Thanks in advance for any help!

If anyone is curious- here is the associated Github repo.


Realized why the log probability was evaluating to log(0).

Because some alliances only have members from one group, some \lambda_j parameters have no variation in membership- all the relevant elements of the membership matrix Z are 0.

Group 1 has at least one participant in 192/284 treaties.

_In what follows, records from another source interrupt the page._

**src/rtl/cavlc_pkg.sv**
```systemverilog
// Shared constants and types for the CAVLC encode path.
package cavlc_pkg;
    localparam int LEVEL_W      = 13;
    localparam int WORD_W       = 16;
    localparam int ACC_W        = 48;
    localparam int MAX_CW_LEN   = 28;
    localparam int SL_MAX       = 6;
    localparam int ESC_SUFFIX_W = 12;
    localparam int FILL_W       = $clog2(ACC_W + 1);
    // A new level may only enter while a worst-case codeword still fits
    // behind whatever is in flight.
    localparam int FILL_RDY_MAX = 20;

    typedef struct packed {
        logic [MAX_CW_LEN-1:0] bits;   // right-aligned codeword
        logic [4:0]            len;    // 0 means "nothing to append"
    } cavlc_cw_t;

    typedef enum logic {ST_RUN, ST_FLUSH} flush_state_t;
endpackage

```
**src/rtl/cavlc_bit_packer.sv**
```systemverilog
// MSB-first bit packer: appends variable-length codewords below the current
// fill, hands out 16-bit words from the top, and zero-pads on flush.
module cavlc_bit_packer
    import cavlc_pkg::*;
(
    input  logic                  clk,
    input  logic                  rst,
    input  logic [MAX_CW_LEN-1:0] cw_bits,
    input  logic [4:0]            cw_len,
    input  logic                  cw_valid,
    output logic                  cw_rdy,
    input  logic                  flush_req,
    input  logic                  rd_req,
    output logic [WORD_W-1:0]     data,
    output logic                  word_valid,
    output logic [FILL_W-1:0]     fill
);
    localparam int SUM_W = FILL_W + 1;

    logic [ACC_W-1:0] acc, acc_pop, acc_next;
    logic [SUM_W-1:0] fill_pop, fill_app, fill_pad, fill_next, shamt;
    logic             pop, app;

    assign word_valid = fill >= FILL_W'(WORD_W);
    assign data       = acc[ACC_W-1 -: WORD_W];

    // Pop first, then append into the freed space, then optional padding.
    always_comb begin
        pop      = word_valid && rd_req;
        acc_pop  = pop ? (acc << WORD_W) : acc;
        fill_pop = pop ? (SUM_W'(fill) - SUM_W'(WORD_W)) : SUM_W'(fill);
        cw_rdy   = (fill_pop + SUM_W'(cw_len)) <= SUM_W'(ACC_W);
        app      = cw_valid && cw_rdy && (cw_len != 5'd0);
        shamt    = SUM_W'(ACC_W) - fill_pop - SUM_W'(cw_len);
        acc_next = acc_pop;
        fill_app = fill_pop;
        if (app) begin
            acc_next = acc_pop | ({{(ACC_W-MAX_CW_LEN){1'b0}}, cw_bits} << shamt);
            fill_app = fill_pop + SUM_W'(cw_len);
        end
        // Bits below the fill are always zero, so padding is just a round-up.
        fill_pad  = (fill_app + SUM_W'(WORD_W - 1)) & ~SUM_W'(WORD_W - 1);
        fill_next = flush_req ? fill_pad : fill_app;
    end

    // Accumulator and fill counter.
    always_ff @(posedge clk) begin
        if (rst) begin
            acc  <= '0;
            fill <= '0;
        end else begin
            acc  <= acc_next;
            fill <= fill_next[FILL_W-1:0];
        end
    end
endmodule

```
**src/rtl/cavlc_level_encoder.sv**
```systemverilog
// CAVLC level encoder: level -> level_prefix/level_suffix codeword with
// suffixLength adaptation, one-entry encode stage, and bit packing.
module cavlc_level_encoder
    import cavlc_pkg::*;
(
    input  logic               Clk,
    input  logic               Reset,
    input  logic [LEVEL_W-1:0] LevelIn,
    input  logic               LevelValid,
    output logic               LevelRdy,
    input  logic               LevelFirst,
    input  logic               SuffixInit,
    input  logic               T1sLt3,
    input  logic               LevelLast,
    input  logic               Flush,
    output logic [WORD_W-1:0]  BitstreamData,
    output logic               WordValid,
    input  logic               RdReq,
    output logic               BlockDone,
    output logic               LevelErr
);
    localparam int LC_W = LEVEL_W + 2;

    flush_state_t      state, state_next;
    logic              flush_req;
    logic [2:0]        sl_q, sl_use, sl_next;
    logic              neg;
    logic [LEVEL_W:0]  abs_l;
    logic [LC_W-1:0]   lc, thr, suffix;
    logic [3:0]        prefix, sbits;
    logic              esc_err;
    cavlc_cw_t         cw_enc, e_cw;
    logic              e_valid, e_last;
    logic              cw_rdy, accept;
    logic [FILL_W-1:0] fill;

    // Map level to levelCode, split into prefix/suffix, and compute the next suffixLength.
    always_comb begin
        neg   = LevelIn[LEVEL_W-1];
        abs_l = neg ? ('0 - {LevelIn[LEVEL_W-1], LevelIn}) : {1'b0, LevelIn};
        lc    = {abs_l, 1'b0} - (neg ? LC_W'(1) : LC_W'(2));
        if (LevelFirst && T1sLt3 && lc >= LC_W'(2))
            lc = lc - LC_W'(2);
        sl_use = LevelFirst ? {2'b00, SuffixInit} : sl_q;
        thr    = LC_W'(15) << sl_use;
        prefix = 4'd0;
        sbits  = 4'd0;
        suffix = '0;
        if (sl_use == 3'd0) begin
            if (lc < LC_W'(14)) begin
                prefix = lc[3:0];
            end else if (lc < LC_W'(30)) begin
                prefix = 4'd14;
                sbits  = 4'd4;
                suffix = lc - LC_W'(14);
            end else begin
                prefix = 4'd15;
                sbits  = 4'(ESC_SUFFIX_W);
                suffix = lc - LC_W'(30);
            end
        end else begin
            if (lc < thr) begin
                prefix = 4'(lc >> sl_use);
                sbits  = {1'b0, sl_use};
                suffix = lc & ((LC_W'(1) << sl_use) - LC_W'(1));
            end else begin
                prefix = 4'd15;
                sbits  = 4'(ESC_SUFFIX_W);
                suffix = lc - thr;
            end
        end
        // Only the escape branch uses a 12-bit suffix, so this flags overflow there only.
        esc_err     = (sbits == 4'(ESC_SUFFIX_W)) && (suffix >= LC_W'(1 << ESC_SUFFIX_W));
        cw_enc.bits = (MAX_CW_LEN'(1) << sbits) | MAX_CW_LEN'(suffix[ESC_SUFFIX_W-1:0]);
        cw_enc.len  = 5'(prefix) + 5'(sbits) + 5'd1;

        sl_next = (sl_use == 3'd0) ? 3'd1 : sl_use;
        if (sl_next < 3'(SL_MAX) && {1'b0, abs_l} > (LC_W'(3) << (sl_next - 3'd1)))
            sl_next = sl_next + 3'd1;
    end

    assign LevelRdy = !Reset && (fill <= FILL_W'(FILL_RDY_MAX)) &&
                      (!e_valid || cw_rdy) && (state == ST_RUN) && !Flush;
    assign accept   = LevelValid && LevelRdy;

    // Encode stage register, suffixLength state, sticky error and block-done pulse.
    always_ff @(posedge Clk) begin
        if (Reset) begin
            e_valid   <= 1'b0;
            e_last    <= 1'b0;
            e_cw      <= '0;
            sl_q      <= 3'd0;
            LevelErr  <= 1'b0;
            BlockDone <= 1'b0;
        end else begin
            BlockDone <= e_valid && cw_rdy && e_last;
            if (accept) begin
                e_valid <= 1'b1;
                e_last  <= LevelLast;
                // An unencodable level travels as a zero-length entry so BlockDone still fires.
                e_cw    <= esc_err ? '0 : cw_enc;
                sl_q    <= sl_next;
                if (esc_err)
                    LevelErr <= 1'b1;
            end else if (e_valid && cw_rdy) begin
                e_valid <= 1'b0;
            end
        end
    end

    // Flush state register.
    always_ff @(posedge Clk) begin
        if (Reset) state <= ST_RUN;
        else       state <= state_next;
    end

    // Flush sequencing: hold off levels, wait for the encode stage to drain, then pad once.
    always_comb begin
        state_next = state;
        flush_req  = 1'b0;
        case (state)
            ST_RUN:   if (Flush) state_next = ST_FLUSH;
            ST_FLUSH: if (!e_valid) begin
                flush_req  = 1'b1;
                state_next = ST_RUN;
            end
            default:  state_next = ST_RUN;
        endcase
    end

    cavlc_bit_packer u_packer (
        .clk        (Clk),
        .rst        (Reset),
        .cw_bits    (e_cw.bits),
        .cw_len     (e_cw.len),
        .cw_valid   (e_valid),
        .cw_rdy     (cw_rdy),
        .flush_req  (flush_req),
        .rd_req     (RdReq),
        .data       (BitstreamData),
        .word_valid (WordValid),
        .fill       (fill)
    );
endmodule
```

Group 2 has at least one participant in 146/292. There’s some overlap between the groups, but also many treaties that only have members from one group.

Dear @jkalley,

thanks for posting the interesting multi-level model.

I have a similar model, however, I would like to have a ‘non-centered’ multivariate student-t distribution (or any analogous heavier-tailed distribution) at the highest level of my model (at line: β_j∼MVN(μ_β,Σ_β) for j∈1:J).

Do you by any chance know how to implement that?


Not off the top of my head. The tricky thing is dealing with \nu, of course.

See this earlier thread, which has a good starting point. Unfortunately the Google groups link is broken. If you can’t sort it out from the information there, I’d suggest creating a new topic- your request is pretty different from what I asked about here.

How to deal with \nu is exactly where I got stuck.

Your are right, my question is completely different from yours so I will create a new topic.